VIVA Madura – Sudah tak terhitung berapa kali kita mendengar bahwa negeri ini adalah negeri yang kaya akan sumber daya alam. Ucapan itu bukan tanpa dasar. Sejak masa pra-kemerdekaan, bangsa-bangsa Eropa berebut wilayah di Nusantara, karena kekayaan alamnya yang luar biasa. Bahkan para ilmuwan dunia, seperti Alfred Russel Wallace—rekan Charles Darwin—memilih Indonesia sebagai lokasi riset karena keanekaragaman hayatinya yang tak tertandingi.

 

Namun, di balik segala kemegahan potensi itu, realitas yang kita hadapi justru menyimpan kontradiksi yang tajam. Di tengah limpahan sumber daya, Indonesia masih menghadapi kerawanan pangan, ketimpangan akses, dan marginalisasi petani. Di sinilah relevansi melihat Indonesia sebagai “laboratorium pangan dunia” menjadi semakin jelas—bukan sekadar karena biodiversitasnya, tetapi karena Indonesia adalah medan konflik atas produksi dan distribusi pangan global.

 

Melalui lensa materialisme historis, kita menyadari bahwa kontrol atas sumber daya pangan tak pernah netral. Eksperimen seperti food estate, pertanian berbasis teknologi tinggi, maupun kebijakan kemitraan justru memperlihatkan kecenderungan kuat bahwa laboratorium pangan ini dikendalikan oleh segelintir elit: korporasi agribisnis transnasional dan oligarki lokal.
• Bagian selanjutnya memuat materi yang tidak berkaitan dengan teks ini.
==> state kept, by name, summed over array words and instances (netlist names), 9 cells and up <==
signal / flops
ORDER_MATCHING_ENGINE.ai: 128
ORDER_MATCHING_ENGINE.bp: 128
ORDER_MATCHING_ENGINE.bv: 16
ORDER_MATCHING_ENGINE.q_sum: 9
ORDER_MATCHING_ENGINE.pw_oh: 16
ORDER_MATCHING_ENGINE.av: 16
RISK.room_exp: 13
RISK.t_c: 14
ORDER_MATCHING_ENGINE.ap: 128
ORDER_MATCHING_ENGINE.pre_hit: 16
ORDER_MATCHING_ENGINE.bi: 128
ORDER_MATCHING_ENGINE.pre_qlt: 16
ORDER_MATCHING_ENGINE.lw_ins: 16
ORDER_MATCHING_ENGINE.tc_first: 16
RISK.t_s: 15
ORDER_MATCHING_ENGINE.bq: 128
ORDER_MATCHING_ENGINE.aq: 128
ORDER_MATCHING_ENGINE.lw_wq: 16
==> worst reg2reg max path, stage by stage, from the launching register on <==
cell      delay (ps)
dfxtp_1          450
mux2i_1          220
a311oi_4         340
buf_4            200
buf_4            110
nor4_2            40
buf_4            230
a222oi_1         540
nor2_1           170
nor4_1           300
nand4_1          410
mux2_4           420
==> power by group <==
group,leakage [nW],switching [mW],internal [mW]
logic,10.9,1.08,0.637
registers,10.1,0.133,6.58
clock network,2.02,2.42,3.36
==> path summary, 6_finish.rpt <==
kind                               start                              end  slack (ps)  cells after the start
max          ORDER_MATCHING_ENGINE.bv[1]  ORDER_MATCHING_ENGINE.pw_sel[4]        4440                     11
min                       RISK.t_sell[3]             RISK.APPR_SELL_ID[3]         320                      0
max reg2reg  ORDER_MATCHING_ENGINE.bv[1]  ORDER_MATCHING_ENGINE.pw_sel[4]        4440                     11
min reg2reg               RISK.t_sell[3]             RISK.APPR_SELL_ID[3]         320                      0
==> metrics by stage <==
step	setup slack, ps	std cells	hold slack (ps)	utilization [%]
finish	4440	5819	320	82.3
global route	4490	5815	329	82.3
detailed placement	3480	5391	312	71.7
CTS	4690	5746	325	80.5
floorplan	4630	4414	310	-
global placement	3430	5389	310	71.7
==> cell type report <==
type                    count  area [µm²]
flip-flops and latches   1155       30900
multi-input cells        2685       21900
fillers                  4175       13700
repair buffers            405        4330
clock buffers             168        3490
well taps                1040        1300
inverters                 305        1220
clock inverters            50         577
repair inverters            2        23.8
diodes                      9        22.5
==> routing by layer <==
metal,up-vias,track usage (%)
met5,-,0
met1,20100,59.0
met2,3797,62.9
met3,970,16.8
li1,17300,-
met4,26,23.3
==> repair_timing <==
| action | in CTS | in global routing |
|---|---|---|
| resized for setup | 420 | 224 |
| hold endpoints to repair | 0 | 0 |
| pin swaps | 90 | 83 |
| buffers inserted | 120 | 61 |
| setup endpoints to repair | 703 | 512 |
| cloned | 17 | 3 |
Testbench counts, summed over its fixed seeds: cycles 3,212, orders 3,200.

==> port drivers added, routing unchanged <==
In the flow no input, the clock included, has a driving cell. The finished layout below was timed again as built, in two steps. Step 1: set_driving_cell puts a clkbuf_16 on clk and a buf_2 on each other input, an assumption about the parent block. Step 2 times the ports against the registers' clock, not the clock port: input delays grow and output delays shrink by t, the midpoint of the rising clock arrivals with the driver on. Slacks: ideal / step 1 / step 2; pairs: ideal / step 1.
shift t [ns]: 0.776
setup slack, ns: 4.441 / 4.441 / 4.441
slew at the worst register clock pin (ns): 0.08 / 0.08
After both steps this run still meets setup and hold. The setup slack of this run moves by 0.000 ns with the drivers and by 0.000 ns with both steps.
Context: an optimization exercise on an open-source flow, tuned for small area, a short achievable clock period and few clock cycles per item. The choices shown serve that exercise and are no tape-out recipe. In this exercise RTL edits were held to simulation tests only and were not proved equivalent to the original. No activity file was given, so power comes from the tool's default toggle rates.

==> flow/design.v (excerpt) <==
module gzip_top
    #(
        parameter OUT_FIFO_LOG = 3
    )
    (
    input          clk,
    input          rst_n,
    input          wr_en_fifo_in,
    input  [31:0]  din_fifo_in,
    input          rd_en_fifo_out,
    input          rev_endianess_in,
    input  [1:0]   btype_in,
    output [127:0] debug_reg,
    output         full_in_fifo,
    output [31:0]  dout_out_fifo_32,
    output reg     last_out_fifo_32,
    output         empty_out_fifo,
    output         irq
    );
==> flow/config.mk <==
export PLATFORM = sky130hd
export DESIGN_NAME = gzip_top
export DESIGN_NICKNAME = gzip_top
export VERILOG_FILES = /design/flow/design.v
export SDC_FILE = /design/flow/constraint.sdc
export NUM_CORES = 8
export LEC_CHECK = 0
export ABC_CLOCK_PERIOD_IN_PS = 4000
export CAP_MARGIN = 40
export CORE_MARGIN = 2
export CORE_UTILIZATION = 43
export CTS_CLUSTER_DIAMETER = 90
export CTS_CLUSTER_SIZE = 24
export SETUP_SLACK_MARGIN = 4.5
export SLEW_MARGIN = 40
export SYNTH_MEMORY_MAX_BITS = 16384
==> flow/constraint.sdc <==
create_clock -name core_clock -period 9.0 [get_ports {clk}]
set_input_delay 1.8000 -clock core_clock [delete_from_list [all_inputs] [get_ports {clk}]]
set_output_delay 1.8000 -clock core_clock [all_outputs]
set_load 0.01 [all_outputs]
run.sh (not shown) runs the stock make flow with config.mk's settings and CLKGATE_MAP_FILE= SYNTH_SCRIPT=/design/flow/synth_recipe.tcl, a recipe that flattens the netlist after the stock synthesis.
Testbench counts at the start, summed over its fixed seeds: cycles 40,059, bytes 78,731.
==> next run, changes <==
Settings changed: CTS_CLUSTER_DIAMETER 90 to 80, CTS_CLUSTER_SIZE 24 to 20, GPL_ROUTABILITY_DRIVEN set to 0.
=> The new run stopped in global routing; area after synthesis does not change; synthesized cell count is unchanged.
From an optimization exercise on the open Yosys and OpenROAD flow, aimed at small area; shortcuts taken in it are not production practice.
The RTL was checked by simulation tests, not by an equivalence proof against the original design.

==> branch lagoon <==
Design b8Xb8_s16, start of the top module:
module b8Xb8_s16(
  input clk,
  input rst_n,
  input [7:0] in1_0,
  input [7:0] in1_1,
  input [7:0] in1_2,
  input [7:0] in1_3,
  input [7:0] in1_4,
  input [7:0] in1_5,
  input [7:0] in1_6,
  input [7:0] in1_7,
  input [7:0] in1_8,
  input [7:0] in1_9,
  input [7:0] in1_10,
  input [7:0] in1_11,
  input [7:0] in1_12,
  input [7:0] in1_13,
  input [7:0] in1_14,
  input [7:0] in1_15,
  input [7:0] in2_0,
  input [7:0] in2_1,
  input [7:0] in2_2,
  input [7:0] in2_3,
  input [7:0] in2_4,
  input [7:0] in2_5,
  input [7:0] in2_6,
  input [7:0] in2_7,
  input [7:0] in2_8,
  input [7:0] in2_9,
  input [7:0] in2_10,
  input [7:0] in2_11,
  input [7:0] in2_12,
  input [7:0] in2_13,
  input [7:0] in2_14,
  input [7:0] in2_15,
  output [11:0] out
  );
==> flow/config.mk <==
export PLATFORM = sky130hd
export DESIGN_NAME = b8Xb8_s16
export DESIGN_NICKNAME = b8Xb8_s16
export VERILOG_FILES = /design/flow/design.v
export SDC_FILE = /design/flow/constraint.sdc
export NUM_CORES = 4
export LEC_CHECK = 0
export CAP_MARGIN = 20
export CORE_MARGIN = 2
export CORE_UTILIZATION = 40
export GPL_TIMING_DRIVEN = 0
export SETUP_SLACK_MARGIN = 0.1
export SLEW_MARGIN = 20
export SYNTH_HIERARCHICAL = 1
==> flow/constraint.sdc <==
create_clock -name core_clock -period 7.5 [get_ports {clk}]
set_input_delay 1.5000 -clock core_clock [delete_from_list [all_inputs] [get_ports {clk}]]
set_output_delay 1.5000 -clock core_clock [all_outputs]
set_load 0.01 [all_outputs]
standard.sh (not shown) runs the stock make flow with config.mk's settings and CLKGATE_MAP_FILE= SYNTH_SCRIPT=/design/flow/synth_recipe.tcl, a recipe that flattens the netlist after the stock synthesis.
==> flow/flow/run.sh <==
#!/bin/bash
# The standard layout (standard.sh), with two CTS/port-buffer choices:
# every port still gets its own buffer, but a plain buf_1 rather than the
# clkdlybuf4s50_1 delay cell, and CTS uses clkbuf_8 with no dummy loads.
set -euo pipefail
export BUFFER_PORTS_ARGS="-buffer_cell sky130_fd_sc_hd__buf_1"
export CTS_ARGS="-sink_clustering_enable -repair_clock_nets -dont_use_dummy_load -buf_list sky130_fd_sc_hd__clkbuf_8"
bash standard.sh finish > standard.log 2>&1
==> branch nickel: changes against branch lagoon <==
- CORE_UTILIZATION: 40 -> 70
==> notes <==
Between branch lagoon and branch nickel, the lower routed wire length is in branch nickel (gap about 13%, measured against branch nickel). Count of clock-buffer cells in the layout is the same in branch lagoon and branch nickel. In branch nickel the clock skew is lower than in branch lagoon, by 0.0091 ns. Between branch nickel and branch lagoon, the lower register-to-register slack is in branch lagoon (gap 0.06 ns). In synthesized area, branch lagoon and branch nickel do not differ. In non-clock buffer count, branch nickel and branch lagoon do not differ.
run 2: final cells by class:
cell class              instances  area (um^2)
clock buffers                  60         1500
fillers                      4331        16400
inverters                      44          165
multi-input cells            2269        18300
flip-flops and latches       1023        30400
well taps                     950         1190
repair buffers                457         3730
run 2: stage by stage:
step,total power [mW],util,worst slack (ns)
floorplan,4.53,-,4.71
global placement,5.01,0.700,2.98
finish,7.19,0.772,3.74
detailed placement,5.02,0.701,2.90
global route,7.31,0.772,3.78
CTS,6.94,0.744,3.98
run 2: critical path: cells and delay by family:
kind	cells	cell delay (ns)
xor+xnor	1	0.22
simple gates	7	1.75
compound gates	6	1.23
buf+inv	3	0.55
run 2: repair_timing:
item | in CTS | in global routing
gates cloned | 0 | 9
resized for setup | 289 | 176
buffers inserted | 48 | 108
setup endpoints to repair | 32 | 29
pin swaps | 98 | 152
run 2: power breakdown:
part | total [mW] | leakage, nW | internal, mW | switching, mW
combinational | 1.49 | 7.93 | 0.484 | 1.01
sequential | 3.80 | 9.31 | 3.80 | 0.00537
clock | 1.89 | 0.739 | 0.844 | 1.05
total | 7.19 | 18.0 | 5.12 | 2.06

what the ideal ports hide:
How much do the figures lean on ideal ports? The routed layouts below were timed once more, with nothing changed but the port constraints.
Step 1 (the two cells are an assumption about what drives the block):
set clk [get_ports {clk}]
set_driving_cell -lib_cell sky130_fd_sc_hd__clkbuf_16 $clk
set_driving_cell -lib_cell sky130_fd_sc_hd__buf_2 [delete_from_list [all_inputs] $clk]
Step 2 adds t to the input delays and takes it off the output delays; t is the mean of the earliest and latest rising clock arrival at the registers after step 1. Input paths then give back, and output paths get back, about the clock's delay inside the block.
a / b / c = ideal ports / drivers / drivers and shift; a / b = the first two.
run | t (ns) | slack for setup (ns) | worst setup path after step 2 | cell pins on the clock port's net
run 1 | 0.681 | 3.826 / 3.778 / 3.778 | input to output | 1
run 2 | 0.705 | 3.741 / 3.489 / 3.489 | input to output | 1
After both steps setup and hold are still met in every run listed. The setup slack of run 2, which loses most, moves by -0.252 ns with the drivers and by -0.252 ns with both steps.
Mereka menguasai alat produksi, menentukan arah inovasi, dan seringkali mengabaikan pengetahuan serta kearifan lokal para petani.

 

Relasi produksi kapitalistik menjadikan alam bukan sebagai mitra hidup, melainkan objek eksploitasi. Hutan digunduli, tanah digali, laut dirusak. Kapital memaksa alam tunduk pada logika akumulasi. Bahkan narasi “wahabi lingkungan” yang muncul beberapa waktu lalu menjadi bentuk lain dari manipulasi wacana: menjadikan isu lingkungan sebagai dogma, tanpa menyentuh akar sistemik—yakni perampasan sumber daya oleh segelintir elite dengan dalih pembangunan.